-- WORK REQUEST --
What lines of the data below hold the string "between"? Copy each one out.

(Dataset entries)
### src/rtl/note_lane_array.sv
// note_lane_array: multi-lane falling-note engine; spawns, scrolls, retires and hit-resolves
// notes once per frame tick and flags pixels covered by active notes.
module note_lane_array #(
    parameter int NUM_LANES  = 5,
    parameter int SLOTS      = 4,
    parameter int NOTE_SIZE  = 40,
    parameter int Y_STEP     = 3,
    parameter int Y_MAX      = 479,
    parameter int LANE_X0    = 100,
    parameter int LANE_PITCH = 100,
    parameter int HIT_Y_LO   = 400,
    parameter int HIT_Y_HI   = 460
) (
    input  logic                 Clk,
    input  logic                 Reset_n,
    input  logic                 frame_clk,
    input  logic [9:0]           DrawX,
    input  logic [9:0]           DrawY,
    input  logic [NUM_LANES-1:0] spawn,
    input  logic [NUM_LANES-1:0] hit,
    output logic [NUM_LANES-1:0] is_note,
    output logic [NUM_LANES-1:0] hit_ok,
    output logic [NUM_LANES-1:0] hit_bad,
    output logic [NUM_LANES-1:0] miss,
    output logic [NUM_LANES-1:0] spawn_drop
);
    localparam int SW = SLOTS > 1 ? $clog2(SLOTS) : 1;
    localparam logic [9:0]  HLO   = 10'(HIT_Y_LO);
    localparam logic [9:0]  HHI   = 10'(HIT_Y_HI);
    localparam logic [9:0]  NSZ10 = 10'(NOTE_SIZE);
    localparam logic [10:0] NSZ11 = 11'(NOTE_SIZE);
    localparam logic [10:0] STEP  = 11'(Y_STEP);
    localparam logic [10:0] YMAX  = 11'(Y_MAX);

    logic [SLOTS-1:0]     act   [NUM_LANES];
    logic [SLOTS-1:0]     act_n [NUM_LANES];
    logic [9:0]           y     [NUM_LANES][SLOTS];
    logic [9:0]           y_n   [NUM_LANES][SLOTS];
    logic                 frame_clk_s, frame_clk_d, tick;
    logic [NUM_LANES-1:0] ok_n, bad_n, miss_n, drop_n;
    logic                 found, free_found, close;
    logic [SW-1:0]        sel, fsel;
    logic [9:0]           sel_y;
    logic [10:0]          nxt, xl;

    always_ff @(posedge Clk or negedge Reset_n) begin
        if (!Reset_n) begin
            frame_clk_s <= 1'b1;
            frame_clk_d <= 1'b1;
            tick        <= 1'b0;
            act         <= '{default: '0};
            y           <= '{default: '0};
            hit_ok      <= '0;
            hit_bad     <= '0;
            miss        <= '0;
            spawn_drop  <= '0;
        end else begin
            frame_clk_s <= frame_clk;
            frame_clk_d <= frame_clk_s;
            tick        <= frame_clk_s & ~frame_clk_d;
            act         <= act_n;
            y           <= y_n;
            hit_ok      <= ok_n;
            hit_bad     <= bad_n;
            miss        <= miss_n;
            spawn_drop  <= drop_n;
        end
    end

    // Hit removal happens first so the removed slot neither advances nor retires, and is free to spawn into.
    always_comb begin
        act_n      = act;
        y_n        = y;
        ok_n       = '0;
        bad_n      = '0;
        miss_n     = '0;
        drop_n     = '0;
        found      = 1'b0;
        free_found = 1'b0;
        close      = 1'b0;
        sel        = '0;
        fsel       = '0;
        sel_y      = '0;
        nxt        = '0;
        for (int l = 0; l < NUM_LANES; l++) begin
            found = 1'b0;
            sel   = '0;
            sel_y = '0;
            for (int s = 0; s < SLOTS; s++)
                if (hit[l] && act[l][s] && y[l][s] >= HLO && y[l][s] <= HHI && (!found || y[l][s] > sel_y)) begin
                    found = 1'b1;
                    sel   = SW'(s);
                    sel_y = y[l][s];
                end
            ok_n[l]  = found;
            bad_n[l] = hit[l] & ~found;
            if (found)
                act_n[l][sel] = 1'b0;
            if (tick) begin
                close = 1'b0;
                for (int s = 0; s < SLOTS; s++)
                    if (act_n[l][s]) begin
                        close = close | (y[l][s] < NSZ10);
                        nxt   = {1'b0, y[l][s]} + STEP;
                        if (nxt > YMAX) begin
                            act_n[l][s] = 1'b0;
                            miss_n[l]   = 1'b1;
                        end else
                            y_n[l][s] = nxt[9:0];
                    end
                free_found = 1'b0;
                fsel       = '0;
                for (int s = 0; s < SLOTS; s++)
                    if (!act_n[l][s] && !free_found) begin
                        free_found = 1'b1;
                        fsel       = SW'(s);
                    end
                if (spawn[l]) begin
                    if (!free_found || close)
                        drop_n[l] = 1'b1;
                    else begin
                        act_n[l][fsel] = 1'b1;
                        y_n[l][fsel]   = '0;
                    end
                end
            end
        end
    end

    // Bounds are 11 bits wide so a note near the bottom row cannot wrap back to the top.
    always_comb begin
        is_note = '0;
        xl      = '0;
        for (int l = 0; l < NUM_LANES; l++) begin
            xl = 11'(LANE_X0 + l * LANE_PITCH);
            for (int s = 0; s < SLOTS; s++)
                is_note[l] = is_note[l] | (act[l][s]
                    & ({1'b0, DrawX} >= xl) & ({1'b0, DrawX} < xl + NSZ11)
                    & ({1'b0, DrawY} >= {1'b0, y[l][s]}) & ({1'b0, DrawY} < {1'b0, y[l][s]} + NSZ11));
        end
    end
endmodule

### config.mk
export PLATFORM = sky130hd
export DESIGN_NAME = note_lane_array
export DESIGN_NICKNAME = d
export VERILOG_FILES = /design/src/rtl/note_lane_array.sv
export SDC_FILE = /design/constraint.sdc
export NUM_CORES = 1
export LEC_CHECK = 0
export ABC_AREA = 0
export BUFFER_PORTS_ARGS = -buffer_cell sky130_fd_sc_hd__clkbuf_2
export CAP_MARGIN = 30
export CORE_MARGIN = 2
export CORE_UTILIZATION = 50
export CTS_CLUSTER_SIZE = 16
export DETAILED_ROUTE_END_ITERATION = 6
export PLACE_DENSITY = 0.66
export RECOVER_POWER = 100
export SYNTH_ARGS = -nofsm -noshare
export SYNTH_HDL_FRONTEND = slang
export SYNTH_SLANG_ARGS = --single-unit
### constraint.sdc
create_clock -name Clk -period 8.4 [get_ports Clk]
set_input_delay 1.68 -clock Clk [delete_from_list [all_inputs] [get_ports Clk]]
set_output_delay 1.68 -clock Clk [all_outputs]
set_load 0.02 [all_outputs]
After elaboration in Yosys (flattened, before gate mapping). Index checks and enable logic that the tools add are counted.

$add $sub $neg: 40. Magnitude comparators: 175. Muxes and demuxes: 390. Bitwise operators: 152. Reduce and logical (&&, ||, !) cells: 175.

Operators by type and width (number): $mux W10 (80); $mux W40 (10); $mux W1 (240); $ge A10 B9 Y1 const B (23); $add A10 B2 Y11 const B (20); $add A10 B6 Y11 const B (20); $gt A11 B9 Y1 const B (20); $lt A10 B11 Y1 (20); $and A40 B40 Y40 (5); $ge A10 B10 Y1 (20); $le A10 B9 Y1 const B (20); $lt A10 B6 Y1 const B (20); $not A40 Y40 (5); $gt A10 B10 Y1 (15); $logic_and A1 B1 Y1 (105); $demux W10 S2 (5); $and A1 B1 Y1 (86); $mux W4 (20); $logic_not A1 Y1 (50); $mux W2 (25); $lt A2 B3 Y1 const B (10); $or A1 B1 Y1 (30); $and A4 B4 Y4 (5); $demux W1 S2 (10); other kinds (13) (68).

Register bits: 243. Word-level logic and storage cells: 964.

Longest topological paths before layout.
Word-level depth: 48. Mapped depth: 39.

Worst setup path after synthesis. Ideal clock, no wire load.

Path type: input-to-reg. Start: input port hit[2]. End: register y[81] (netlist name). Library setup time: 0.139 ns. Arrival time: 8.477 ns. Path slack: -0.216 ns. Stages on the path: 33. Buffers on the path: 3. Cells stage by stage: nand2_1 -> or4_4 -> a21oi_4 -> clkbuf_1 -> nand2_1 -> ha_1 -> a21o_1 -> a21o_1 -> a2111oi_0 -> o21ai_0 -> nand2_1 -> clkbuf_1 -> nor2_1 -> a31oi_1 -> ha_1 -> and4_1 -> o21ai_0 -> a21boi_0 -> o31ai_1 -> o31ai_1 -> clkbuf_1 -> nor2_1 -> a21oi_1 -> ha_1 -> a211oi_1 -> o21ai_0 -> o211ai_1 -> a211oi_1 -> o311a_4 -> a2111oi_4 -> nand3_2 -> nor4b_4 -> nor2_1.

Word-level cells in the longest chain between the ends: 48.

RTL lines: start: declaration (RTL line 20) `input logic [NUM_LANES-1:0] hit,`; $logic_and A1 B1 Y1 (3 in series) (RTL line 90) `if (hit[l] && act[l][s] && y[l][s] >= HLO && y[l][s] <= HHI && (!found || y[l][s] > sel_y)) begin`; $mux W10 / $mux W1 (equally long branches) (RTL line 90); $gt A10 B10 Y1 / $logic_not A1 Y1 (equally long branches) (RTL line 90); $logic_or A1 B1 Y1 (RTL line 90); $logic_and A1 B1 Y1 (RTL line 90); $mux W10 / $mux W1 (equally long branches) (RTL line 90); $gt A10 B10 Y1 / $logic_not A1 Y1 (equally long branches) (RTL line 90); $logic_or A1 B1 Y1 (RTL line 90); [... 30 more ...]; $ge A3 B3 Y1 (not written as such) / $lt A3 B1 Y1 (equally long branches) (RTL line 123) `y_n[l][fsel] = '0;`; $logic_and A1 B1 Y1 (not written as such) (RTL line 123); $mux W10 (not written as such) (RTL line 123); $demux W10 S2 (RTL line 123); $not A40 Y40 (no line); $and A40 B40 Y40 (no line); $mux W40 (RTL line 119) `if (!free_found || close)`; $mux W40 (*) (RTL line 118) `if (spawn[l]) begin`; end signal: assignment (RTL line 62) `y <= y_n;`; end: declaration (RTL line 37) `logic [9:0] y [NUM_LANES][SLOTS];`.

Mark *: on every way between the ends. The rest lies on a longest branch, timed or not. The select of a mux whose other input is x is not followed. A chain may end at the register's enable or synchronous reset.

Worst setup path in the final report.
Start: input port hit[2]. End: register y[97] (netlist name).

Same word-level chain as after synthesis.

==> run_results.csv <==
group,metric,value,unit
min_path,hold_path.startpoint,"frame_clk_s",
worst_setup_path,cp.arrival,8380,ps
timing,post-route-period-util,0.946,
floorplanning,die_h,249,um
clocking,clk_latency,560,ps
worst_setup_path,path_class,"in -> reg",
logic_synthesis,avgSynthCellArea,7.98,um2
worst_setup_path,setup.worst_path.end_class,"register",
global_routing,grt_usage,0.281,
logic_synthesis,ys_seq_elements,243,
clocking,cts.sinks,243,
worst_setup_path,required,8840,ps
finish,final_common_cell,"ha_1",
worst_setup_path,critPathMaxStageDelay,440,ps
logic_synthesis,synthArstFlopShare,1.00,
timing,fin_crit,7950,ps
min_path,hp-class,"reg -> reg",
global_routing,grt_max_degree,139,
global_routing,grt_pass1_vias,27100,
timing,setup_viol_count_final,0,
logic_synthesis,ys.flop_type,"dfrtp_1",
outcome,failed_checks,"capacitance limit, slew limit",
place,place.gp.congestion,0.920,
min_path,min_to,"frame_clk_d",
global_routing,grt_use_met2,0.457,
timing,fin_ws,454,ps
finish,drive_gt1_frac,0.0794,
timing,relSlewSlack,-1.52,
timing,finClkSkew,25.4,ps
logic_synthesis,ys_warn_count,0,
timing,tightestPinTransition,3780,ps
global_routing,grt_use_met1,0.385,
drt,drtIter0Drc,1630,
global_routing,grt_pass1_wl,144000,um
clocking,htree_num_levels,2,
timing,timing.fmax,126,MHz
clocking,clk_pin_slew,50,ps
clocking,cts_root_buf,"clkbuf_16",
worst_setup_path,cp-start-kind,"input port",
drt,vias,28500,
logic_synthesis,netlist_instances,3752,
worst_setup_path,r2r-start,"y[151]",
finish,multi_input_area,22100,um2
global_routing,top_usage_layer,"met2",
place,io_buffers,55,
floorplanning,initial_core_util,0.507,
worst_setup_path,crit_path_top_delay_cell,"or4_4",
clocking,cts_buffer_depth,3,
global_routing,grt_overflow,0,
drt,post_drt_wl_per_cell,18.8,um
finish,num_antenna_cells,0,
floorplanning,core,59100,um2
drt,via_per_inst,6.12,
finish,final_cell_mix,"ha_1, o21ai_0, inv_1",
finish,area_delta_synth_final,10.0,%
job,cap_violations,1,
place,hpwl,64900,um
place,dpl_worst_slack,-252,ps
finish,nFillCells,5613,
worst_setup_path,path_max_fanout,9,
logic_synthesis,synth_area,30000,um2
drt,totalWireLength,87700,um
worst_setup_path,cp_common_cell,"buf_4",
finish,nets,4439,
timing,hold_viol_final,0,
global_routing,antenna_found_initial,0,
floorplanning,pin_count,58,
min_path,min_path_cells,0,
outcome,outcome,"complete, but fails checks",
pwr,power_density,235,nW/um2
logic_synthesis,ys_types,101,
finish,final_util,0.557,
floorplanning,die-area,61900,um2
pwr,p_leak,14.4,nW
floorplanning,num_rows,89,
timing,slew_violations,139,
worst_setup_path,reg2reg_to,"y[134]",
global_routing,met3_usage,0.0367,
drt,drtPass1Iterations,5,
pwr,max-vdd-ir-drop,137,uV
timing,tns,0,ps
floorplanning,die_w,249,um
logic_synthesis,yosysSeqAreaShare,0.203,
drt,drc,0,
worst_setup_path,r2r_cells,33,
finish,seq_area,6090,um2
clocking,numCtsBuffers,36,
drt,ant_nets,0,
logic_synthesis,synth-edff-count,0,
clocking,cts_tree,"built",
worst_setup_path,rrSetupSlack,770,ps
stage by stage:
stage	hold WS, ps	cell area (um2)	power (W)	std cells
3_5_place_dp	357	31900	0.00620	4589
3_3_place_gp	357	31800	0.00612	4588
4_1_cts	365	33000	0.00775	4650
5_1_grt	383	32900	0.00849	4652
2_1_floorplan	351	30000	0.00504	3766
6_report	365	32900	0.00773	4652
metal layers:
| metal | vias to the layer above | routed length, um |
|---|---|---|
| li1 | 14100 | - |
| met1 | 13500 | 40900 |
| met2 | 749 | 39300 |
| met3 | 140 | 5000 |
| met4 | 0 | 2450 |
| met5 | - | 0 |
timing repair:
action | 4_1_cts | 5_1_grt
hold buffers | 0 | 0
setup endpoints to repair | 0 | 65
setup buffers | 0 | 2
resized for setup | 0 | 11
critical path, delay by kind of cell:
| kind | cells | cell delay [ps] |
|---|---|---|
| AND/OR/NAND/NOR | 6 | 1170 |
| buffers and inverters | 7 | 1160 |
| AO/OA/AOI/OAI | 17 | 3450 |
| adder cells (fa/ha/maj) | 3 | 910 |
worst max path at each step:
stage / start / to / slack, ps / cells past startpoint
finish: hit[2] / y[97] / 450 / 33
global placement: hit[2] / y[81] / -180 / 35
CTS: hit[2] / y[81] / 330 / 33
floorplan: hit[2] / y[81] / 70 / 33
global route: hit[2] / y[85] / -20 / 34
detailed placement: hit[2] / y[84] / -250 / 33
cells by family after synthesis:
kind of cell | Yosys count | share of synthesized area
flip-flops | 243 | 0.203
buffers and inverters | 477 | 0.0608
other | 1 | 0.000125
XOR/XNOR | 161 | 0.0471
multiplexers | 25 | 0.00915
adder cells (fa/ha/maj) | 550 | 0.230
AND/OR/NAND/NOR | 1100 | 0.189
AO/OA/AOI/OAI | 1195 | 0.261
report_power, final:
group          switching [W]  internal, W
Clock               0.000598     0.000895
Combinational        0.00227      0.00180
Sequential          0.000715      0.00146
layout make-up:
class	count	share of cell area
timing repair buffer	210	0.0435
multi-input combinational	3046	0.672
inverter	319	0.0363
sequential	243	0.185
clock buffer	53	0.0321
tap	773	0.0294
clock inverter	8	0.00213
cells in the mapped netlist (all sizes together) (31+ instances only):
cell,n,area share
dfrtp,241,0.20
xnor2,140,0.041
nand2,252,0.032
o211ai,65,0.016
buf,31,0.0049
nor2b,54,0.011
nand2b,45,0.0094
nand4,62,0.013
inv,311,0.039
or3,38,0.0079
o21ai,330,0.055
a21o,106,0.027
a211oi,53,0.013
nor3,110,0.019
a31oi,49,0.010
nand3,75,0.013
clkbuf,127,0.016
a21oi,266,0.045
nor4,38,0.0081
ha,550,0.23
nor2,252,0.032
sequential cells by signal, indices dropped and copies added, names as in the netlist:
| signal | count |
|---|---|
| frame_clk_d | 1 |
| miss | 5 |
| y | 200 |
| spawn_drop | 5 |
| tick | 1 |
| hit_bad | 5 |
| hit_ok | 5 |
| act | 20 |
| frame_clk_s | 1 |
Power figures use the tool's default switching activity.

...

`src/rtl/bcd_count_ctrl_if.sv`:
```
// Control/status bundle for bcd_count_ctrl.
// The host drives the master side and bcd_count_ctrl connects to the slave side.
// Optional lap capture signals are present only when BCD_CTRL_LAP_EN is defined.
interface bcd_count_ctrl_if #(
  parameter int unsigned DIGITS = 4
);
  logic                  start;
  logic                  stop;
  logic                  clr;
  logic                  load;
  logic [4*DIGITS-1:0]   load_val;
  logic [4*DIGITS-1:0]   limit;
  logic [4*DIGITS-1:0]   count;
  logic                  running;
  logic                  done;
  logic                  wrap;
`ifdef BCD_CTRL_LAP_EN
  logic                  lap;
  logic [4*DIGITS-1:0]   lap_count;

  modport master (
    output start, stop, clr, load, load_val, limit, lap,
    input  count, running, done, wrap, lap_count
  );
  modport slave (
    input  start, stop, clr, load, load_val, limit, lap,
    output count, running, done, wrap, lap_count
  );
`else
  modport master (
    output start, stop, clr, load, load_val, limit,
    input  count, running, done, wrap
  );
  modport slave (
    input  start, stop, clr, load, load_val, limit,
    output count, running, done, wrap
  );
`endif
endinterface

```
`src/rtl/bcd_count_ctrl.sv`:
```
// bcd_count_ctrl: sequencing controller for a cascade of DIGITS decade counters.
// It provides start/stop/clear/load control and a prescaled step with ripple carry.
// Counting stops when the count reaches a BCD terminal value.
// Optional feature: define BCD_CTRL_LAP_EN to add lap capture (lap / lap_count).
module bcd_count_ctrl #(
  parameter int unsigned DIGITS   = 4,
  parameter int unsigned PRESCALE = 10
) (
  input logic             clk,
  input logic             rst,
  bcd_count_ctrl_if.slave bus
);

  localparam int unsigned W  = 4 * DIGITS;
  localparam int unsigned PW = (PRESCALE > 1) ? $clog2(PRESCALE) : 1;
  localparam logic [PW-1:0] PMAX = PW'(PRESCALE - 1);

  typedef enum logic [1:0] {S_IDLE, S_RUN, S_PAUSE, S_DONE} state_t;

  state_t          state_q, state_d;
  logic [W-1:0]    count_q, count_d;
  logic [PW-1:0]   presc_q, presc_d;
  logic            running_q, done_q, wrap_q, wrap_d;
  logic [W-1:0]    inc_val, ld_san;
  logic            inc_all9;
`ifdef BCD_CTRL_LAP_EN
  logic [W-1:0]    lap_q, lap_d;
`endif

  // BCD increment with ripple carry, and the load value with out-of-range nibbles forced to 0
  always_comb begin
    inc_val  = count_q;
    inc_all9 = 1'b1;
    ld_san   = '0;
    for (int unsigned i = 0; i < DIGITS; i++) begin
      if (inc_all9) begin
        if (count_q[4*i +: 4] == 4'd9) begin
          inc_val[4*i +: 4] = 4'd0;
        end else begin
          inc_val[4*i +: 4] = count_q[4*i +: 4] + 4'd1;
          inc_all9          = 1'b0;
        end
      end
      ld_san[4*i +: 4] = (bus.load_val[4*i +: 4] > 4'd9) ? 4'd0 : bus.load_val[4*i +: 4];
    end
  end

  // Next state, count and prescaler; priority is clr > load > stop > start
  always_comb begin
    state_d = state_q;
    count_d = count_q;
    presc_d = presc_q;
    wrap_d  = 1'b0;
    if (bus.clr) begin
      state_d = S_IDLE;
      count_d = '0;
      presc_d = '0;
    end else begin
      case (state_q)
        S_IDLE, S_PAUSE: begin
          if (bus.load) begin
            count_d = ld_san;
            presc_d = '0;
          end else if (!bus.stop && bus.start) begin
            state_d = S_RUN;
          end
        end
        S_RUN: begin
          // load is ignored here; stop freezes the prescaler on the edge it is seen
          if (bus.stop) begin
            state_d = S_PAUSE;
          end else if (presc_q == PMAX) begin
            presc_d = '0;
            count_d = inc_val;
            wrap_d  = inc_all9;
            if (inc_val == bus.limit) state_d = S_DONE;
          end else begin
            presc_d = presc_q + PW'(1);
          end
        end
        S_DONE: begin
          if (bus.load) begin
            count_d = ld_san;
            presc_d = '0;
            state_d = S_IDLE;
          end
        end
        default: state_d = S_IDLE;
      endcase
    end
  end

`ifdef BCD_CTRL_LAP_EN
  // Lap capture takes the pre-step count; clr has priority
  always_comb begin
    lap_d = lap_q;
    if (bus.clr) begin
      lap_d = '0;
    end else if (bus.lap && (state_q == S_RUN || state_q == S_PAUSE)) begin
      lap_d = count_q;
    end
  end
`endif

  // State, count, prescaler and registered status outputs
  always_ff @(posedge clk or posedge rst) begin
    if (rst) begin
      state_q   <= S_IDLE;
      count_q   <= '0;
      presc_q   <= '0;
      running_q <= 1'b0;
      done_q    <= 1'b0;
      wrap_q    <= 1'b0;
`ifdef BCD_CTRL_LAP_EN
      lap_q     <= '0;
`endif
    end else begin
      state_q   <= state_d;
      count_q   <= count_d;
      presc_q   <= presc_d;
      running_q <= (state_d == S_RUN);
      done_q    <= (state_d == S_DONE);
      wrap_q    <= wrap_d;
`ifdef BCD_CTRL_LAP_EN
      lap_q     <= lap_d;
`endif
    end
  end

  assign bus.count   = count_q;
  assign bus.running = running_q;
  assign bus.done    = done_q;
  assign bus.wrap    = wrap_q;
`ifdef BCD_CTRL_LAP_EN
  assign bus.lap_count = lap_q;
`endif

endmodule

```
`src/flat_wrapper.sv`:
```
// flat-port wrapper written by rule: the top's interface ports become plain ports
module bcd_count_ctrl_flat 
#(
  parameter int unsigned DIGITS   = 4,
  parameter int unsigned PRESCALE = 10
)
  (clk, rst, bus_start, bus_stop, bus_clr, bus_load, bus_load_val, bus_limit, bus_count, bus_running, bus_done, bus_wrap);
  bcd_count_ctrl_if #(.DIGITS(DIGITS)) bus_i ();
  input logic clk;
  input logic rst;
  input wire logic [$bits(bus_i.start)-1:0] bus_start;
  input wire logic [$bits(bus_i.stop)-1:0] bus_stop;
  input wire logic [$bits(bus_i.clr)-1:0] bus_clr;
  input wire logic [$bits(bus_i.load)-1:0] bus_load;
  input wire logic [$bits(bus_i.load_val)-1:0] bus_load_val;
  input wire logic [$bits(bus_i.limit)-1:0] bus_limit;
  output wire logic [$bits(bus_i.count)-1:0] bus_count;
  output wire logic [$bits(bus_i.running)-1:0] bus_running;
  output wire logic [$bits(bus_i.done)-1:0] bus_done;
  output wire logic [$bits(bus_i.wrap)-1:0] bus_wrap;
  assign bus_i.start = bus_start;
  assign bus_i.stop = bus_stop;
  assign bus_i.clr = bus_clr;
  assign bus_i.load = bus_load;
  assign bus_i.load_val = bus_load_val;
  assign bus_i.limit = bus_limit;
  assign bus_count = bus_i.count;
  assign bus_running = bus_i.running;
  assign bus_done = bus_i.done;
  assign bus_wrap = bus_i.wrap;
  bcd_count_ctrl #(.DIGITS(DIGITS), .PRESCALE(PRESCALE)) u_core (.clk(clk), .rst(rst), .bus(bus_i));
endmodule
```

-- RESULT OF THIS TASK --
Word-level cells in the longest chain between the ends: 48.
Mark *: on every way between the ends. The rest lies on a longest branch, timed or not. The select of a mux whose other input is x is not followed. A chain may end at the register's enable or synchronous reset.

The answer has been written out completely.